Temperature alone cannot explain the difference in wave propagation speeds. According to the team, much more important is the size of the grains which make them up.

“Subducting tectonic plates that end up in the slab graveyard consist of small grains because they recrystallize on their journey deep into the Earth. A small grain size means a larger number of grains and therefore also a larger number of boundaries between the grains,” co-author Ulrich Faul of MIT added. “Due to the large number of grain boundaries between the grains in the slab graveyard, we find more damping, because waves [lose] energy at each boundary they cross. The fact that the LLSVPs show very little damping, means that they must consist of much larger grains.”

The team believes that the large grain sizes indicate that the LLSVPs are ancient and fairly rigid structures, which do not take part in mantle convection. They add that it suggests the mantle cannot be as well mixed as we thought either, with Talavera-Soza adding “after all, the LLSVPs must be able to survive mantle convection one way or another.”

If correct, that could change our understanding of the mantle, to how volcanoes and mountains are built.

“The Earth’s mantle is the engine that drives all these phenomena. Take, for example, mantle plumes, which are large bubbles of hot material that rise from the Earth’s deep interior as in a lava lamp,” Deuss added. “And we think that those mantle plumes originate at the edges of the LLSVPs.”

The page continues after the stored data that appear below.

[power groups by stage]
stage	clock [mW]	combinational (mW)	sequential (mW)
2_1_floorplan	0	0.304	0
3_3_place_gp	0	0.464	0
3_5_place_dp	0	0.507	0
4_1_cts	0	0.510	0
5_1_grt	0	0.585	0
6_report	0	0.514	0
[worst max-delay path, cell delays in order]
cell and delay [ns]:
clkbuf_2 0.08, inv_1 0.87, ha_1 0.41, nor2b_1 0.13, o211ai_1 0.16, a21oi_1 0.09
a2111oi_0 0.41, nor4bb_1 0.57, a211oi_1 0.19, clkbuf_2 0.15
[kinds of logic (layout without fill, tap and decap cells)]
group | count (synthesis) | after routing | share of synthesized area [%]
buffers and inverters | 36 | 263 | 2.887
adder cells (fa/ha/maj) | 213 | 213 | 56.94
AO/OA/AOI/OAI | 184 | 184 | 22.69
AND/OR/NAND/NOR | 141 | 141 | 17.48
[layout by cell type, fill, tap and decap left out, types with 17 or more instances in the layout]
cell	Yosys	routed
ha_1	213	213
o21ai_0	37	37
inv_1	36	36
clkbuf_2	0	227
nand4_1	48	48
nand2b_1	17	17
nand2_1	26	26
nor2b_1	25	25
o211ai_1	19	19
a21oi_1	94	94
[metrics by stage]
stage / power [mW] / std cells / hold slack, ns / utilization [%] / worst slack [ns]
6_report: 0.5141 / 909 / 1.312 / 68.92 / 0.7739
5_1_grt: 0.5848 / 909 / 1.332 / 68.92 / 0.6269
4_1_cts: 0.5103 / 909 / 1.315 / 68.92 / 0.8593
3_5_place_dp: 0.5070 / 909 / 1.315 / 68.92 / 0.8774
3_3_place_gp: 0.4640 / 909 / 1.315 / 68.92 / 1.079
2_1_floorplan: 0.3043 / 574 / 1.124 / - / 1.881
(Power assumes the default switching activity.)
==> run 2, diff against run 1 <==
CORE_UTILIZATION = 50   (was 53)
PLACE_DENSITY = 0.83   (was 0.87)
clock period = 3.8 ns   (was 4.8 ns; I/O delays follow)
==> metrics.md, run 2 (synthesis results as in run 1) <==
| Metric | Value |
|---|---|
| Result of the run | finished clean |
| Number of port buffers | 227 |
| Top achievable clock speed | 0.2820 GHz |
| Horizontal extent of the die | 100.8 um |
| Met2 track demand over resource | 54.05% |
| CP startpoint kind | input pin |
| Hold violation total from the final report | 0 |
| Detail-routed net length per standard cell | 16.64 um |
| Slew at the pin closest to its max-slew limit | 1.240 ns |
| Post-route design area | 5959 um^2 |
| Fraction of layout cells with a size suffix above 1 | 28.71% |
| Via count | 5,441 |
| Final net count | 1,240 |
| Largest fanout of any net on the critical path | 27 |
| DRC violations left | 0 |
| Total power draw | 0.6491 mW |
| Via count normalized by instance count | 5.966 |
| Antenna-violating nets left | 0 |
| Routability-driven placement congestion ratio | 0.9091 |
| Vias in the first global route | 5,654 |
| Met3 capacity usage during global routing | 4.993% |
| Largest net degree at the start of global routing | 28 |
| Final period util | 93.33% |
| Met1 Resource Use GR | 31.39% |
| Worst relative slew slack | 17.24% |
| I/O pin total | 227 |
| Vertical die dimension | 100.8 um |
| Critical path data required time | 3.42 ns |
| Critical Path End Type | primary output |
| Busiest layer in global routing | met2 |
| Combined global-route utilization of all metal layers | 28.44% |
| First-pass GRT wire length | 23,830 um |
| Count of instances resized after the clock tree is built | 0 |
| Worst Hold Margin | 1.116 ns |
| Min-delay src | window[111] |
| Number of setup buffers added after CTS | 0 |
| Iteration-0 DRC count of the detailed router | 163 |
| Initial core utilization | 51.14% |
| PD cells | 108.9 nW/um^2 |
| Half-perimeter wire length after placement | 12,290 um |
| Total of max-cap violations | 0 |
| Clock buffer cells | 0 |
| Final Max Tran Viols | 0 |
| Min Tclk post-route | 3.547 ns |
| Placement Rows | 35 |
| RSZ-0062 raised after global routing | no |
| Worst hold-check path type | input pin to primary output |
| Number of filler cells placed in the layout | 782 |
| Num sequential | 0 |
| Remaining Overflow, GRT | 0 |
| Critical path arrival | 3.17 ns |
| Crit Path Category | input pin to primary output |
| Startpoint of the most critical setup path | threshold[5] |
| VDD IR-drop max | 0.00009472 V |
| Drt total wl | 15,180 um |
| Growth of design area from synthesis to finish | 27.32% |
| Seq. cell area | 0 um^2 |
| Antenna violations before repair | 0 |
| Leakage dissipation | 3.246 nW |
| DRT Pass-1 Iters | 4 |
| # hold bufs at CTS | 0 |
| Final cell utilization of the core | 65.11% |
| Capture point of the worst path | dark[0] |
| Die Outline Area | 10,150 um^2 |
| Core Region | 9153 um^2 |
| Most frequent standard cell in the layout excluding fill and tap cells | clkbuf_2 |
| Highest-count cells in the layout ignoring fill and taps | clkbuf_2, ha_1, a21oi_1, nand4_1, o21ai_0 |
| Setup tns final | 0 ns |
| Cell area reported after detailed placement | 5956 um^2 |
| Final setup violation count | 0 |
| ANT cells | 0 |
$ cat src/rtl/id3fw_pkg.sv
// id3fw_pkg: shared types and constants of the id3v2 frame walker
// depends on nothing; imported by every module of the block
`default_nettype none

package id3fw_pkg;

    // byte classification codes
    localparam logic [2:0] KIND_TAG_HDR   = 3'd0;
    localparam logic [2:0] KIND_EXT_HDR   = 3'd1;
    localparam logic [2:0] KIND_FRAME_HDR = 3'd2;
    localparam logic [2:0] KIND_PAYLOAD   = 3'd3;
    localparam logic [2:0] KIND_OUTSIDE   = 3'd4;

    // configuration register indexes
    localparam int          CFG_IDX_W      = 1;
    localparam logic [0:0]  CFG_WANTED_ID  = 1'b0;
    localparam logic [0:0]  CFG_PREVIEW    = 1'b1;
    localparam logic [15:0] PREVIEW_RESET  = 16'd50;

    // header geometry
    localparam logic [3:0]  HDR_LAST       = 4'd9;
    localparam logic [28:0] HDR_LEN        = 29'd10;
    localparam logic [28:0] POS_MAX        = 29'h1FFF_FFFF;

    // queue between front and back
    localparam int QDEPTH = 2;
    localparam int QPTR_W = $clog2(QDEPTH);

    // one classified word handed from front to back
    typedef struct packed {
        logic [2:0]  kind;
        logic [31:0] frame_id;
        logic [27:0] frame_size;
        logic [27:0] payload_offset;
        logic        last_of_frame;
        logic [27:0] tag_body_size;
        logic [7:0]  version_major;
        logic [7:0]  version_minor;
    } t_walk_rec;

    // configuration write group
    typedef struct packed {
        logic                 valid;
        logic [CFG_IDX_W-1:0] index;
        logic [31:0]          data;
    } t_cfg_wr;

endpackage

`default_nettype wire

$ cat src/rtl/id3fw_front.sv
// id3fw_front: walker state, classifies each accepted byte into a record
// depends on id3fw_pkg; feeds id3fw_queue
`default_nettype none

module id3fw_front (
    input  wire logic                 i_clk,
    input  wire logic                 i_rst_n,
    input  wire logic                 i_accept,
    input  wire logic [7:0]           i_data_byte,
    input  wire logic                 i_file_start,
    output id3fw_pkg::t_walk_rec      o_rec
);
    import id3fw_pkg::*;

    typedef enum logic [2:0] {
        PH_TAG     = 3'd0,
        PH_EXT     = 3'd1,
        PH_FRAME   = 3'd2,
        PH_PAYLOAD = 3'd3,
        PH_DONE    = 3'd4
    } t_phase;

    t_phase      r_phase,      n_phase,      cur_phase;
    logic [3:0]  r_phase_count, n_phase_count, cur_count;
    logic [28:0] r_file_pos,   n_file_pos,   cur_pos;
    logic [27:0] r_tag_size,   n_tag_size,   cur_tag_size;
    logic        r_ext_flag,   n_ext_flag,   cur_ext_flag;
    logic [15:0] r_version,    n_version,    cur_version;
    logic [31:0] r_frame_id,   n_frame_id,   cur_frame_id;
    logic [27:0] r_frame_size, n_frame_size, cur_frame_size;
    logic [27:0] r_pay_count,  n_pay_count,  cur_pay_count;

    logic [28:0] tag_end;
    logic [28:0] pay_next;
    logic        pay_last;

    function automatic logic id_char_ok(input logic [7:0] c);
        return ((c >= 8'h30) && (c <= 8'h39)) || ((c >= 8'h41) && (c <= 8'h5A));
    endfunction

    // restart view of the state
    always_comb begin
        cur_phase      = i_file_start ? PH_TAG : r_phase;
        cur_count      = i_file_start ? 4'd0   : r_phase_count;
        cur_pos        = i_file_start ? 29'd0  : r_file_pos;
        cur_tag_size   = i_file_start ? 28'd0  : r_tag_size;
        cur_ext_flag   = i_file_start ? 1'b0   : r_ext_flag;
        cur_version    = i_file_start ? 16'd0  : r_version;
        cur_frame_id   = i_file_start ? 32'd0  : r_frame_id;
        cur_frame_size = i_file_start ? 28'd0  : r_frame_size;
        cur_pay_count  = i_file_start ? 28'd0  : r_pay_count;
    end

    assign tag_end  = {1'b0, cur_tag_size} + HDR_LEN;
    assign pay_next = {1'b0, cur_pay_count} + 29'd1;
    assign pay_last = (pay_next >= {1'b0, cur_frame_size});

    // byte classification and next state
    always_comb begin
        n_phase       = cur_phase;
        n_phase_count = cur_count;
        n_tag_size    = cur_tag_size;
        n_ext_flag    = cur_ext_flag;
        n_version     = cur_version;
        n_frame_id    = cur_frame_id;
        n_frame_size  = cur_frame_size;
        n_pay_count   = cur_pay_count;
        n_file_pos    = (cur_pos < POS_MAX) ? cur_pos + 29'd1 : cur_pos;

        o_rec = '0;
        o_rec.kind = KIND_OUTSIDE;

        unique case (cur_phase)
            PH_TAG: begin
                o_rec.kind = KIND_TAG_HDR;
                if (cur_count == 4'd3) begin
                    n_version = {i_data_byte, cur_version[7:0]};
                end else if (cur_count == 4'd4) begin
                    n_version = {cur_version[15:8], i_data_byte};
                end else if (cur_count == 4'd5) begin
                    n_ext_flag = i_data_byte[6];
                end else if (cur_count >= 4'd6) begin
                    n_tag_size = {cur_tag_size[20:0], i_data_byte[6:0]};
                end
                if (cur_count >= HDR_LAST) begin
                    n_phase_count = 4'd0;
                    n_phase       = cur_ext_flag ? PH_EXT : PH_FRAME;
                end else begin
                    n_phase_count = cur_count + 4'd1;
                end
            end
            PH_EXT: begin
                o_rec.kind = KIND_EXT_HDR;
                if (cur_count >= HDR_LAST) begin
                    n_phase_count = 4'd0;
                    n_phase       = PH_FRAME;
                end else begin
                    n_phase_count = cur_count + 4'd1;
                end
            end
            PH_FRAME: begin
                if ((cur_count == 4'd0) && (cur_pos >= tag_end)) begin
                    // tag end passed before a new frame header
                    n_phase      = PH_DONE;
                    n_frame_id   = 32'd0;
                    n_frame_size = 28'd0;
                end else begin
                    o_rec.kind = KIND_FRAME_HDR;
                    if (cur_count == 4'd0) begin
                        n_frame_id = {24'd0, i_data_byte};
                    end else if (cur_count < 4'd4) begin
                        n_frame_id = {cur_frame_id[23:0], i_data_byte};
                    end else if (cur_count == 4'd4) begin
                        n_frame_size = {21'd0, i_data_byte[6:0]};
                    end else if (cur_count < 4'd8) begin
                        n_frame_size = {cur_frame_size[20:0], i_data_byte[6:0]};
                    end
                    o_rec.frame_id   = n_frame_id;
                    o_rec.frame_size = n_frame_size;
                    if (cur_count >= HDR_LAST) begin
                        n_phase_count = 4'd0;
                        if (!(id_char_ok(n_frame_id[31:24]) && id_char_ok(n_frame_id[23:16]) &&
                              id_char_ok(n_frame_id[15:8]) && id_char_ok(n_frame_id[7:0])) ||
                            (n_frame_size == 28'd0)) begin
                            n_phase = PH_DONE;
                        end else begin
                            n_phase     = PH_PAYLOAD;
                            n_pay_count = 28'd0;
                        end
                    end else begin
                        n_phase_count = cur_count + 4'd1;
                    end
                end
            end
            PH_PAYLOAD: begin
                o_rec.kind           = KIND_PAYLOAD;
                o_rec.frame_id       = cur_frame_id;
                o_rec.frame_size     = cur_frame_size;
                o_rec.payload_offset = cur_pay_count;
                o_rec.last_of_frame  = pay_last;
                if (pay_last) begin
                    n_phase       = PH_FRAME;
                    n_phase_count = 4'd0;
                    n_pay_count   = 28'd0;
                end else begin
                    n_pay_count = pay_next[27:0];
                end
            end
            default: begin
                n_phase = PH_DONE;
            end
        endcase

        o_rec.tag_body_size = n_tag_size;
        o_rec.version_major = n_version[15:8];
        o_rec.version_minor = n_version[7:0];
    end

    // walker state
    always_ff @(posedge i_clk) begin
        if (!i_rst_n) begin
            r_phase       <= PH_TAG;
            r_phase_count <= 4'd0;
            r_file_pos    <= 29'd0;
            r_tag_size    <= 28'd0;
            r_ext_flag    <= 1'b0;
            r_version     <= 16'd0;
            r_frame_id    <= 32'd0;
            r_frame_size  <= 28'd0;
            r_pay_count   <= 28'd0;
        end else if (i_accept) begin
            r_phase       <= n_phase;
            r_phase_count <= n_phase_count;
            r_file_pos    <= n_file_pos;
            r_tag_size    <= n_tag_size;
            r_ext_flag    <= n_ext_flag;
            r_version     <= n_version;
            r_frame_id    <= n_frame_id;
            r_frame_size  <= n_frame_size;
            r_pay_count   <= n_pay_count;
        end
    end

`ifndef NO_ASSERTIONS
    a_count_range: assert property (@(posedge i_clk) disable iff (!i_rst_n)
        r_phase_count <= HDR_LAST)
        else $error("header byte count out of range");

    a_payload_inside: assert property (@(posedge i_clk) disable iff (!i_rst_n)
        (r_phase == PH_PAYLOAD) |-> (r_pay_count < r_frame_size))
        else $error("payload index reached frame size");

    a_pos_step: assert property (@(posedge i_clk) disable iff (!i_rst_n)
        (i_accept && !i_file_start && (r_file_pos != POS_MAX))
        |=> (r_file_pos == $past(r_file_pos) + 29'd1))
        else $error("file position did not advance");
`endif

endmodule

`default_nettype wire

$ cat src/rtl/id3fw_queue.sv
// id3fw_queue: short register queue of classified words between front and back
// depends on id3fw_pkg
`default_nettype none

module id3fw_queue (
    input  wire logic                 i_clk,
    input  wire logic                 i_rst_n,
    input  wire logic                 i_push,
    input  wire id3fw_pkg::t_walk_rec i_rec,
    input  wire logic                 i_pop,
    output id3fw_pkg::t_walk_rec      o_rec,
    output logic                      o_empty,
    output logic                      o_full
);
    import id3fw_pkg::*;

    t_walk_rec         r_slot [QDEPTH];
    logic [QPTR_W-1:0] r_wr_ptr;
    logic [QPTR_W-1:0] r_rd_ptr;
    logic [QPTR_W:0]   r_count;

    assign o_empty = (r_count == '0);
    assign o_full  = (r_count == (QPTR_W+1)'(QDEPTH));
    assign o_rec   = r_slot[r_rd_ptr];

    // storage
    always_ff @(posedge i_clk) begin
        if (i_push) begin
            r_slot[r_wr_ptr] <= i_rec;
        end
    end

    // pointers and fill count
    always_ff @(posedge i_clk) begin
        if (!i_rst_n) begin
            r_wr_ptr <= '0;
            r_rd_ptr <= '0;
            r_count  <= '0;
        end else begin
            if (i_push) begin
                r_wr_ptr <= r_wr_ptr + 1'b1;
            end
            if (i_pop) begin
                r_rd_ptr <= r_rd_ptr + 1'b1;
            end
            if (i_push && !i_pop) begin
                r_count <= r_count + 1'b1;
            end else if (!i_push && i_pop) begin
                r_count <= r_count - 1'b1;
            end
        end
    end

`ifndef NO_ASSERTIONS
    a_no_overflow: assert property (@(posedge i_clk) disable iff (!i_rst_n)
        r_count <= (QPTR_W+1)'(QDEPTH))
        else $error("queue fill count beyond depth");

    a_no_underflow: assert property (@(posedge i_clk) disable iff (!i_rst_n)
        o_empty |-> !i_pop)
        else $error("pop from empty queue");

    a_fill_up: assert property (@(posedge i_clk) disable iff (!i_rst_n)
        (i_push && !i_pop) |=> (r_count == $past(r_count) + 1'b1))
        else $error("queue fill count did not rise on push");
`endif

endmodule

`default_nettype wire

$ cat src/rtl/id3fw_back.sv
// id3fw_back: configuration registers, preview and match marks, output register
// depends on id3fw_pkg; drains id3fw_queue
`default_nettype none

module id3fw_back (
    input  wire logic                 i_clk,
    input  wire logic                 i_rst_n,
    input  wire id3fw_pkg::t_cfg_wr   i_cfg,
    input  wire id3fw_pkg::t_walk_rec i_rec,
    input  wire logic                 i_rec_avail,
    output logic                      o_pop,
    input  wire logic                 i_out_stall,
    output logic                      o_out_valid,
    output logic [2:0]                o_byte_kind,
    output logic [31:0]               o_current_frame_id,
    output logic [27:0]               o_current_frame_size,
    output logic [27:0]               o_payload_offset,
    output logic                      o_shown,
    output logic                      o_truncated,
    output logic                      o_id_match,
    output logic                      o_last_of_frame,
    output logic [27:0]               o_tag_body_size,
    output logic [7:0]                o_version_major,
    output logic [7:0]                o_version_minor
);
    import id3fw_pkg::*;

    logic [31:0] r_wanted_id;
    logic [15:0] r_preview_limit;

    logic        r_out_valid;
    t_walk_rec   r_rec;
    logic        r_shown, r_trunc, r_match;
    logic        n_shown, n_trunc, n_match;
    logic        is_payload;

    // configuration registers
    always_ff @(posedge i_clk) begin
        if (!i_rst_n) begin
            r_wanted_id     <= 32'd0;
            r_preview_limit <= PREVIEW_RESET;
        end else if (i_cfg.valid) begin
            unique case (i_cfg.index)
                CFG_WANTED_ID: r_wanted_id     <= i_cfg.data;
                CFG_PREVIEW:   r_preview_limit <= i_cfg.data[15:0];
                default:       r_wanted_id     <= r_wanted_id;
            endcase
        end
    end

    // take the next word when the output register is free or being taken
    assign o_pop = i_rec_avail && (!r_out_valid || !i_out_stall);

    // payload marks
    assign is_payload = (i_rec.kind == KIND_PAYLOAD);
    assign n_shown = is_payload && (i_rec.payload_offset < {12'd0, r_preview_limit});
    assign n_trunc = is_payload && (i_rec.frame_size > {12'd0, r_preview_limit});
    assign n_match = is_payload && (i_rec.frame_id == r_wanted_id);

    // output valid
    always_ff @(posedge i_clk) begin
        if (!i_rst_n) begin
            r_out_valid <= 1'b0;
        end else if (o_pop) begin
            r_out_valid <= 1'b1;
        end else if (!i_out_stall) begin
            r_out_valid <= 1'b0;
        end
    end

    // output payload
    always_ff @(posedge i_clk) begin
        if (o_pop) begin
            r_rec   <= i_rec;
            r_shown <= n_shown;
            r_trunc <= n_trunc;
            r_match <= n_match;
        end
    end

    assign o_out_valid          = r_out_valid;
    assign o_byte_kind          = r_rec.kind;
    assign o_current_frame_id   = r_rec.frame_id;
    assign o_current_frame_size = r_rec.frame_size;
    assign o_payload_offset     = r_rec.payload_offset;
    assign o_shown              = r_shown;
    assign o_truncated          = r_trunc;
    assign o_id_match           = r_match;
    assign o_last_of_frame      = r_rec.last_of_frame;
    assign o_tag_body_size      = r_rec.tag_body_size;
    assign o_version_major      = r_rec.version_major;
    assign o_version_minor      = r_rec.version_minor;

`ifndef NO_ASSERTIONS
    a_pop_fills: assert property (@(posedge i_clk) disable iff (!i_rst_n)
        o_pop |=> r_out_valid)
        else $error("output register empty after pop");

    a_marks_payload_only: assert property (@(posedge i_clk) disable iff (!i_rst_n)
        (r_out_valid && (r_rec.kind != KIND_PAYLOAD))
        |-> (!r_shown && !r_trunc && !r_match && !r_rec.last_of_frame))
        else $error("payload mark on a non-payload word");

    a_no_pop_when_held: assert property (@(posedge i_clk) disable iff (!i_rst_n)
        (r_out_valid && i_out_stall) |-> !o_pop)
        else $error("output register overwritten while stalled");
`endif

endmodule

`default_nettype wire

$ cat src/rtl/id3v2_frame_walker_top.sv
// id3v2_frame_walker_top: top level of the id3v2 tag frame walker
// depends on id3fw_pkg, id3fw_front, id3fw_queue, id3fw_back
//
//   channel   direction  handshake                  word
//   input     in         i_in_valid / o_in_stall    i_data_byte, i_file_start
//   result    out        o_out_valid / i_out_stall  byte kind, frame fields, marks
//   config    in         i_cfg_valid / o_cfg_ready  i_cfg_index, i_cfg_data
//
// one byte per cycle sustained while the output is not stalled; each byte gives exactly one result word
// a byte is classified in the cycle it is accepted and its word is registered in the
// queue and then in the output register; a two-word queue sits between front and back
// reset is synchronous and active low and restores the tag header phase
// an output stall fills the queue, after which the input is stalled
`default_nettype none

module id3v2_frame_walker_top (
    input  wire logic                           i_clk,
    input  wire logic                           i_rst_n,
    input  wire logic                           i_in_valid,
    output logic                                o_in_stall,
    input  wire logic [7:0]                     i_data_byte,
    input  wire logic                           i_file_start,
    output logic                                o_out_valid,
    input  wire logic                           i_out_stall,
    output logic [2:0]                          o_byte_kind,
    output logic [31:0]                         o_current_frame_id,
    output logic [27:0]                         o_current_frame_size,
    output logic [27:0]                         o_payload_offset,
    output logic                                o_shown,
    output logic                                o_truncated,
    output logic                                o_id_match,
    output logic                                o_last_of_frame,
    output logic [27:0]                         o_tag_body_size,
    output logic [7:0]                          o_version_major,
    output logic [7:0]                          o_version_minor,
    input  wire logic                           i_cfg_valid,
    output logic                                o_cfg_ready,
    input  wire logic [id3fw_pkg::CFG_IDX_W-1:0] i_cfg_index,
    input  wire logic [31:0]                    i_cfg_data
);
    import id3fw_pkg::*;

    t_walk_rec front_rec;
    t_walk_rec head_rec;
    t_cfg_wr   cfg_wr;
    logic      in_accept;
    logic      q_empty, q_full, q_pop;

    // input handshake
    assign o_in_stall = q_full;
    assign in_accept  = i_in_valid && !q_full;

    // configuration is always taken
    assign o_cfg_ready  = 1'b1;
    assign cfg_wr.valid = i_cfg_valid;
    assign cfg_wr.index = i_cfg_index;
    assign cfg_wr.data  = i_cfg_data;

    id3fw_front u_front (
        .i_clk        (i_clk),
        .i_rst_n      (i_rst_n),
        .i_accept     (in_accept),
        .i_data_byte  (i_data_byte),
        .i_file_start (i_file_start),
        .o_rec        (front_rec)
    );

    id3fw_queue u_queue (
        .i_clk   (i_clk),
        .i_rst_n (i_rst_n),
        .i_push  (in_accept),
        .i_rec   (front_rec),
        .i_pop   (q_pop),
        .o_rec   (head_rec),
        .o_empty (q_empty),
        .o_full  (q_full)
    );

    id3fw_back u_back (
        .i_clk                (i_clk),
        .i_rst_n              (i_rst_n),
        .i_cfg                (cfg_wr),
        .i_rec                (head_rec),
        .i_rec_avail          (!q_empty),
        .o_pop                (q_pop),
        .i_out_stall          (i_out_stall),
        .o_out_valid          (o_out_valid),
        .o_byte_kind          (o_byte_kind),
        .o_current_frame_id   (o_current_frame_id),
        .o_current_frame_size (o_current_frame_size),
        .o_payload_offset     (o_payload_offset),
        .o_shown              (o_shown),
        .o_truncated          (o_truncated),
        .o_id_match           (o_id_match),
        .o_last_of_frame      (o_last_of_frame),
        .o_tag_body_size      (o_tag_body_size),
        .o_version_major      (o_version_major),
        .o_version_minor      (o_version_minor)
    );

endmodule

`default_nettype wire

Though we don’t know for certain what the blobs are – and will never see them directly – looking more at damping, and other oscillations occurring within Earth could offer more clues. Thankfully, we will not have to wait for more earthquakes for such research to take place: Data gathered by seismometers since the 1970s could be good enough for studying the Earth’s interior further.

The study is published in the journal Nature.